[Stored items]
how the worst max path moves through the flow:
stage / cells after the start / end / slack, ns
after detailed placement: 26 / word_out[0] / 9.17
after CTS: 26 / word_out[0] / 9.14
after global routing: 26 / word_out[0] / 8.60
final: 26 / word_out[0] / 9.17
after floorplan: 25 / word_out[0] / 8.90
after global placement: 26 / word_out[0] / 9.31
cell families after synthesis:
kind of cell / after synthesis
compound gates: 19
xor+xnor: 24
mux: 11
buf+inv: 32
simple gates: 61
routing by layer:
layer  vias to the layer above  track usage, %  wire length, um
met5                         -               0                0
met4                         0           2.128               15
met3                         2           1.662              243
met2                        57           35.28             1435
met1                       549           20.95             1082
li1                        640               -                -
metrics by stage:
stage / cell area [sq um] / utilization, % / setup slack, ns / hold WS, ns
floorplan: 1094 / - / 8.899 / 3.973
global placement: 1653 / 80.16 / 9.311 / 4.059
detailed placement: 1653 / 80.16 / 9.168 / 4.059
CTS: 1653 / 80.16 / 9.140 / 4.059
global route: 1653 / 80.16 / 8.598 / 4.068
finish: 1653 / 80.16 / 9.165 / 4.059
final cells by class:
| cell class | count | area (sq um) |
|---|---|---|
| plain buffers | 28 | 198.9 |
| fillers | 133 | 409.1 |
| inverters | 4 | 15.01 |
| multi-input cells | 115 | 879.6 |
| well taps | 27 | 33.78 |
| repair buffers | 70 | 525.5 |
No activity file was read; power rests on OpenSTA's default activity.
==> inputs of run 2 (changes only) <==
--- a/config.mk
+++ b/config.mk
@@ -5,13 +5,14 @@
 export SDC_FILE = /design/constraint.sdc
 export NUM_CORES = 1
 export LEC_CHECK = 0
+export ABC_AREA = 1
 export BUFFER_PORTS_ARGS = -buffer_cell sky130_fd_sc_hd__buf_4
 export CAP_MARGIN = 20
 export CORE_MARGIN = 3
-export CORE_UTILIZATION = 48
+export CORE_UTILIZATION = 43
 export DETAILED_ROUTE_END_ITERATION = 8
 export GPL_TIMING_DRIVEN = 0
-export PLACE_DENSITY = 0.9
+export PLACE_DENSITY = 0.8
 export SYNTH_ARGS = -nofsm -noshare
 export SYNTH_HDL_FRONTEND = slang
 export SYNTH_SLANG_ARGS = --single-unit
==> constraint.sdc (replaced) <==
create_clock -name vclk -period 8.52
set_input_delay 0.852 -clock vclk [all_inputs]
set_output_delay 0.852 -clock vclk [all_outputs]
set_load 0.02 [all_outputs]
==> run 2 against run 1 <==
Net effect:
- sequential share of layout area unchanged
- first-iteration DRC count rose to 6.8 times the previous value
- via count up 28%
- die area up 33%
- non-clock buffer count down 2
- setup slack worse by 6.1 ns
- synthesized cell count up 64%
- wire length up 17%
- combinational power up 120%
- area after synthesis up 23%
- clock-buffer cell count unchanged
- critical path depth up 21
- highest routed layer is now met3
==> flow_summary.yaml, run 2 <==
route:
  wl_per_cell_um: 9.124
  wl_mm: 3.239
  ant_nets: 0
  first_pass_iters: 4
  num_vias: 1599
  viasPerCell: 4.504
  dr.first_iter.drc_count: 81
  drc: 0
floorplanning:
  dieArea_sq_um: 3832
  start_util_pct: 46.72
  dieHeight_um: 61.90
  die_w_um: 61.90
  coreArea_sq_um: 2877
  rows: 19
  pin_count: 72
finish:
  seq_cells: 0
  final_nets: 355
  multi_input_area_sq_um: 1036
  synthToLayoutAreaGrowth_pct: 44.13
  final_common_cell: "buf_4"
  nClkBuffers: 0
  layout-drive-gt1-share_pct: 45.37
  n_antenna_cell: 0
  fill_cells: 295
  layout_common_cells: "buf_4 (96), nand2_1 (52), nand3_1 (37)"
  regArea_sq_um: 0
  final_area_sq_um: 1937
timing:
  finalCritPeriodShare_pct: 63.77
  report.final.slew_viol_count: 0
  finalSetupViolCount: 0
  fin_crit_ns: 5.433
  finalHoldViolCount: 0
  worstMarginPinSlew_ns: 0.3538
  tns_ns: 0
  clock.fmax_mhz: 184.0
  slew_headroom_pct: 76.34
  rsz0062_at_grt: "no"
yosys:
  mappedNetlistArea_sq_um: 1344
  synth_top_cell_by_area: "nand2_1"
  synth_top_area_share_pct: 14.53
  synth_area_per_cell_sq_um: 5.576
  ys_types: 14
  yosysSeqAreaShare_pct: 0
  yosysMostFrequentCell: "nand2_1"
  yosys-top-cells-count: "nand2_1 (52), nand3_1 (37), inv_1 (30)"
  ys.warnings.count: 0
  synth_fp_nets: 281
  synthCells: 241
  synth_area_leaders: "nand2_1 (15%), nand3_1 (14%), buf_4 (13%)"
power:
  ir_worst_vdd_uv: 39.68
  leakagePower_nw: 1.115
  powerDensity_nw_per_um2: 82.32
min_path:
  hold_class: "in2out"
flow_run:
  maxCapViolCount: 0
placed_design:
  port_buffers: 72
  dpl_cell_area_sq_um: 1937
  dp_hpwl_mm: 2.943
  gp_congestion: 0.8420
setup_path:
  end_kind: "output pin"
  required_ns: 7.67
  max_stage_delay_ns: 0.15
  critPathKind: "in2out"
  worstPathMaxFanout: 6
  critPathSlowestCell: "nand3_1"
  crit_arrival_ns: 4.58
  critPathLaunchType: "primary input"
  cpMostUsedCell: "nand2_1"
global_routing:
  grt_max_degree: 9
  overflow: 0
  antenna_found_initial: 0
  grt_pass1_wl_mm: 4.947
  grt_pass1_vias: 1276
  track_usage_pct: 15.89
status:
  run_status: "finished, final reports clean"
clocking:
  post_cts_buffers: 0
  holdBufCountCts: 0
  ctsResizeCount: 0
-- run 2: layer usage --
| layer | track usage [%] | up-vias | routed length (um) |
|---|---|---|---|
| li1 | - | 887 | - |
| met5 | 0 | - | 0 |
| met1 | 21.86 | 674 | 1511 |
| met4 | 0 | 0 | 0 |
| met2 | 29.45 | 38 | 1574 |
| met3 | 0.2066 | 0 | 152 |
**src/kq_pkg.sv**
```systemverilog
package kq_pkg;

	localparam logic [31:0] KQ_NLF             = 32'h3A5C742E;
	localparam int          KQ_ROUNDS          = 528;
	localparam int          KQ_ROUNDS_PER_STAGE = 8;
	localparam int          KQ_NUM_STAGES      = KQ_ROUNDS / KQ_ROUNDS_PER_STAGE;
	localparam int          KQ_KEY_BITS        = 64;
	localparam logic [63:0] KQ_KEY_RESET       = 64'h442000760712425F;

	// register index decoded from paddr[3]
	localparam logic [0:0]  REG_CIPHER_KEY     = 1'b0;

	typedef enum logic [1:0] {
		ST_VALID       = 2'd0,
		ST_SECOND_FAIL = 2'd1,
		ST_FIRST_FAIL  = 2'd2
	} status_t;

	// clear-side packet data that rides along with the cipher word
	typedef struct packed {
		logic [7:0]        serial_hi;
		logic [7:0]        serial_mid;
		logic [7:0]        serial_tail;
		logic [7:0]        trailer;
		logic [7:0]        extra;
		logic signed [7:0] rssi;
		logic              two_way;
		logic [7:0]        exp_second;
		logic [7:0]        exp_top;
	} side_t;

	typedef struct packed {
		status_t           status;
		logic              two_way;
		logic [4:0]        command;
		logic [31:0]       serial_number;
		logic [15:0]       rolling_counter;
		logic [7:0]        aux_payload;
		logic signed [7:0] rssi;
	} result_t;

	function automatic logic [31:0] kq_round(input logic [31:0] x, input logic kb);
		logic [4:0] sel;
		logic       nb;
		sel = {x[30], x[25], x[19], x[8], x[0]};
		nb  = x[31] ^ x[15] ^ kb ^ KQ_NLF[sel];
		return {x[30:0], nb};
	endfunction

	function automatic logic [3:0] kq_popcount8(input logic [7:0] v);
		logic [3:0] c;
		c = 4'd0;
		for (int i = 0; i < 8; i++) begin
			c = c + {3'd0, v[i]};
		end
		return c;
	endfunction

endpackage

```
**src/kq_check.sv**
```systemverilog
module kq_check
	import kq_pkg::*;
(
	input  logic [31:0] plain_word,
	input  side_t       side,
	output result_t     result
);

	always_comb begin
		if (plain_word[23:16] != side.exp_second) begin
			result.status = ST_SECOND_FAIL;
		end else if (plain_word[31:24] != side.exp_top) begin
			result.status = ST_FIRST_FAIL;
		end else begin
			result.status = ST_VALID;
		end
		result.two_way         = side.two_way;
		result.command         = side.trailer[4:0];
		result.serial_number   = {side.serial_hi, side.serial_mid, side.serial_tail,
			side.trailer[7:5], 5'd0};
		result.rolling_counter = plain_word[15:0];
		result.aux_payload     = side.extra;
		result.rssi            = side.rssi;
	end

endmodule

```
[src/kq_cfg.sv]
module kq_cfg
	import kq_pkg::*;
(
	input  logic                   clk,
	input  logic                   arst_n,
	input  logic                   psel,
	input  logic                   penable,
	input  logic                   pwrite,
	input  logic [3:0]             paddr,
	input  logic [63:0]            pwdata,
	output logic [63:0]            prdata,
	output logic                   pready,
	output logic [KQ_KEY_BITS-1:0] cipher_key
);

	logic [KQ_KEY_BITS-1:0] key_q;
	logic                   wr_en;

	assign pready = 1'b1;
	assign wr_en  = psel & penable & pwrite & pready;

	always_ff @(posedge clk or negedge arst_n) begin
		if (!arst_n) begin
			key_q <= KQ_KEY_RESET;
		end else if (wr_en && paddr[3:3] == REG_CIPHER_KEY) begin
			key_q <= pwdata;
		end
	end

	always_comb begin
		if (paddr[3:3] == REG_CIPHER_KEY) begin
			prdata = key_q;
		end else begin
			prdata = 64'd0;
		end
	end

	assign cipher_key = key_q;

endmodule
===== src/hw/rtl/g4r_pkg.sv =====
// Shared types, register codes, reset values and the tint lookup for the rotator.
package g4r_pkg;

  localparam int PIXEL_W      = 8;
  localparam int NIBBLE_W     = 4;
  localparam int DEST_W       = 20;
  localparam int COLOR_W      = 16;
  localparam int OUT_TDATA_W  = 40;
  localparam int OUT_PAD_W    = OUT_TDATA_W - DEST_W - COLOR_W;
  localparam int CFG_INDEX_W  = 3;
  localparam int CFG_DATA_W   = 11;
  localparam int ORIENT_W     = 2;
  localparam int QUEUE_DEPTH  = 4;
  localparam int SETTLE_W     = 2;

  // Cycles the derived geometry needs after a register write.
  localparam logic [SETTLE_W-1:0] SETTLE_CYCLES = 2'd2;

  // Register indexes on the configuration channel.
  localparam logic [CFG_INDEX_W-1:0] REG_SCREEN_WIDTH  = 3'd0;
  localparam logic [CFG_INDEX_W-1:0] REG_SCREEN_HEIGHT = 3'd1;
  localparam logic [CFG_INDEX_W-1:0] REG_ORIENTATION   = 3'd2;
  localparam logic [CFG_INDEX_W-1:0] REG_BACKLIGHT_ON  = 3'd3;
  localparam logic [CFG_INDEX_W-1:0] REG_CLIP_TOP      = 3'd4;
  localparam logic [CFG_INDEX_W-1:0] REG_CLIP_BOTTOM   = 3'd5;
  localparam logic [CFG_INDEX_W-1:0] REG_CLIP_LEFT     = 3'd6;
  localparam logic [CFG_INDEX_W-1:0] REG_CLIP_RIGHT    = 3'd7;

  // Orientation codes.
  localparam logic [ORIENT_W-1:0] ORIENT_NONE   = 2'd0;
  localparam logic [ORIENT_W-1:0] ORIENT_RIGHT  = 2'd1;
  localparam logic [ORIENT_W-1:0] ORIENT_LEFT   = 2'd2;
  localparam logic [ORIENT_W-1:0] ORIENT_ROT180 = 2'd3;

  // Register reset values.
  localparam logic [CFG_DATA_W-1:0] RST_SCREEN_WIDTH  = 11'd320;
  localparam logic [CFG_DATA_W-1:0] RST_SCREEN_HEIGHT = 11'd480;
  localparam logic [CFG_DATA_W-1:0] RST_CLIP_TOP      = 11'd0;
  localparam logic [CFG_DATA_W-1:0] RST_CLIP_BOTTOM   = 11'd480;
  localparam logic [CFG_DATA_W-1:0] RST_CLIP_LEFT     = 11'd0;
  localparam logic [CFG_DATA_W-1:0] RST_CLIP_RIGHT    = 11'd320;

  // Replicate a gray nibble into RGB565: green tint with backlight, white tint without.
  function automatic logic [COLOR_W-1:0] tint(input logic [NIBBLE_W-1:0] a,
                                               input logic backlight);
    if (backlight) begin
      return {1'b0, a, a, 3'b000, a};
    end
    return {a, 1'b0, a, 2'b00, a, 1'b0};
  endfunction

endpackage
<file path="src/rtl/l2ft_pkg.sv">
// Package: types and constants of the layer-2 flow tracking table.
`default_nettype none
package l2ft_pkg;

    localparam logic [2:0] CMD_PACKET   = 3'd0;
    localparam logic [2:0] CMD_RESPONSE = 3'd1;
    localparam logic [2:0] CMD_TICK     = 3'd2;
    localparam logic [2:0] CMD_FDB      = 3'd3;
    localparam logic [2:0] CMD_OPEN     = 3'd4;
    localparam logic [2:0] CMD_CLOSE    = 3'd5;
    localparam logic [2:0] CMD_FLUSH    = 3'd6;

    localparam logic [2:0] EV_FDB    = 3'd0;
    localparam logic [2:0] EV_NEW    = 3'd1;
    localparam logic [2:0] EV_UPDATE = 3'd2;
    localparam logic [2:0] EV_DEL    = 3'd3;
    localparam logic [2:0] EV_RESET  = 3'd4;

    localparam logic [1:0] PH_CONFIRMED = 2'd0;
    localparam logic [1:0] PH_DENIED    = 2'd1;
    localparam logic [1:0] PH_OFFLOADED = 2'd2;
    localparam logic [1:0] PH_DYING     = 2'd3;

    localparam logic [15:0] DENIED_TICKS = 16'd10;

    localparam logic [1:0] CFG_MAX_FLOWS = 2'd0;
    localparam logic [1:0] CFG_CONF_TO   = 2'd1;
    localparam logic [1:0] CFG_DYING_TO  = 2'd2;

    typedef struct packed {
        logic [2:0]  command;
        logic [47:0] src_mac;
        logic [47:0] dst_mac;
        logic [15:0] ethertype;
        logic [15:0] vlan_tag;
        logic [15:0] in_port;
        logic [15:0] out_port;
        logic        offloaded;
        logic        denied;
    } in_item_t;

    typedef struct packed {
        logic [2:0]  event_kind;
        logic [47:0] flow_src_mac;
        logic [47:0] flow_dst_mac;
        logic [15:0] flow_ethertype;
        logic [15:0] flow_vlan;
        logic [15:0] flow_in_port;
        logic [15:0] flow_out_port;
        logic        may_expire;
        logic        last;
    } out_item_t;

    typedef struct packed {
        logic        valid;
        logic [47:0] src_mac;
        logic [47:0] dst_mac;
        logic [15:0] ethertype;
        logic [15:0] vlan;
        logic [15:0] in_port;
        logic [15:0] out_port;
        logic [1:0]  phase;
        logic [15:0] timer;
        logic        running;
    } entry_t;

    // command broadcast to all cells
    typedef struct packed {
        logic        shift;    // rotate the ring by one
        logic        hit_upd;  // apply packet / response to matching cell
        logic        ins;      // write new entry into head cell
        in_item_t    item;
        logic [15:0] conf_to;
        logic [15:0] dying_to;
    } cell_ctl_t;

endpackage
`default_nettype wire

</file>
<file path="src/rtl/l2ft_cell.sv">
// One table cell: holds an entry, compares the key, applies per-entry updates.
`default_nettype none
module l2ft_cell
(
    input  wire                  clk,
    input  wire                  rst_n,
    input  l2ft_pkg::cell_ctl_t  ctl,
    input  l2ft_pkg::entry_t     prev_in,
    input  wire                  head,
    input  wire                  walk_tick,
    input  wire                  walk_close,
    input  wire                  flush,
    output l2ft_pkg::entry_t     cur,
    output logic                 key_hit,
    output logic                 src_off
);
    l2ft_pkg::entry_t e_reg;
    l2ft_pkg::entry_t e_next;
    logic             v_reg;
    l2ft_pkg::entry_t w;

    always_comb
    begin
        cur = e_reg;
        cur.valid = v_reg;
        key_hit = v_reg && e_reg.src_mac == ctl.item.src_mac
                  && e_reg.dst_mac == ctl.item.dst_mac
                  && e_reg.ethertype == ctl.item.ethertype
                  && e_reg.vlan == ctl.item.vlan_tag;
        src_off = v_reg && e_reg.src_mac == ctl.item.src_mac
                  && e_reg.phase == l2ft_pkg::PH_OFFLOADED;
    end

    // walks act on the entry arriving from the neighbor as it passes
    always_comb
    begin
        w = prev_in;
        if (walk_tick && w.valid && w.running)
        begin
            if (w.timer > 16'd1)
                w.timer = w.timer - 16'd1;
            else if (w.phase == l2ft_pkg::PH_DYING)
            begin
                w.valid = 1'b0;
                w.running = 1'b0;
            end
            else
            begin
                w.phase = l2ft_pkg::PH_DYING;
                w.timer = ctl.dying_to;
            end
        end
        if (walk_close && w.valid && w.phase == l2ft_pkg::PH_OFFLOADED)
        begin
            w.phase = l2ft_pkg::PH_DYING;
            w.timer = ctl.dying_to;
            w.running = 1'b1;
        end
        e_next = cur;
        if (ctl.shift)
            e_next = w;
        else if (ctl.ins && head)
        begin
            e_next.valid = 1'b1;
            e_next.src_mac = ctl.item.src_mac;
            e_next.dst_mac = ctl.item.dst_mac;
            e_next.ethertype = ctl.item.ethertype;
            e_next.vlan = ctl.item.vlan_tag;
            e_next.in_port = ctl.item.in_port;
            e_next.out_port = ctl.item.out_port;
            e_next.phase = l2ft_pkg::PH_CONFIRMED;
            e_next.timer = ctl.conf_to;
            e_next.running = 1'b1;
        end
        else if (ctl.hit_upd && key_hit)
        begin
            if (ctl.item.command == l2ft_pkg::CMD_PACKET)
            begin
                e_next.in_port = ctl.item.in_port;
                e_next.out_port = ctl.item.out_port;
            end
            else if (ctl.item.offloaded)
            begin
                e_next.phase = l2ft_pkg::PH_OFFLOADED;
                e_next.running = 1'b0;
            end
            else if (ctl.item.denied)
            begin
                e_next.phase = l2ft_pkg::PH_DENIED;
                e_next.timer = l2ft_pkg::DENIED_TICKS;
                e_next.running = 1'b1;
            end
        end
        if (flush)
            e_next.valid = 1'b0;
    end

    always_ff @(posedge clk or negedge rst_n)
    begin
        if (!rst_n)
            v_reg <= 1'b0;
        else
            v_reg <= e_next.valid;
    end

    always_ff @(posedge clk)
    begin
        e_reg <= e_next;
    end
endmodule
`default_nettype wire

</file>
$ cat config.mk
export PLATFORM = sky130hd
export DESIGN_NAME = multi_input_debounce_edge_qualifier_top_flat
export DESIGN_NICKNAME = d
export VERILOG_FILES = /design/src/design/mideq_pkg.sv /design/src/design/mideq_in_if.sv /design/src/design/mideq_out_if.sv /design/src/design/multi_input_debounce_edge_qualifier_top.sv /design/src/design/mideq_btn_lane.sv /design/src/design/mideq_sns_lane.sv /design/src/design/mideq_echo.sv /design/src/design/mideq_merge.sv /design/src/flat_wrapper.sv
export SDC_FILE = /design/constraint.sdc
export NUM_CORES = 2
export LEC_CHECK = 0
export ABC_AREA = 1
export ABC_CLOCK_PERIOD_IN_PS = 17660
export BUFFER_PORTS_ARGS = -buffer_cell sky130_fd_sc_hd__clkbuf_2
export CAP_MARGIN = 15
export CORE_UTILIZATION = 35
export DETAILED_ROUTE_END_ITERATION = 6
export PLACE_DENSITY = 0.52
export SETUP_SLACK_MARGIN = 0.15
export SYNTH_ARGS = -nofsm -noshare
export SYNTH_HDL_FRONTEND = slang
export SYNTH_SLANG_ARGS = --single-unit
$ cat constraint.sdc
create_clock -name clk -period 17.66 [get_ports clk]
set_clock_uncertainty 0.15 [all_clocks]
set_input_delay 3.532 -clock clk [delete_from_list [all_inputs] [get_ports clk]]
set_output_delay 3.532 -clock clk [all_outputs]
set_load 0.01 [all_outputs]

### What to do:
Copy every line in the data above that has the string "length" in it.

### Response below:
layer  vias to the layer above  track usage, %  wire length, um
- wire length up 17%
| layer | track usage [%] | up-vias | routed length (um) |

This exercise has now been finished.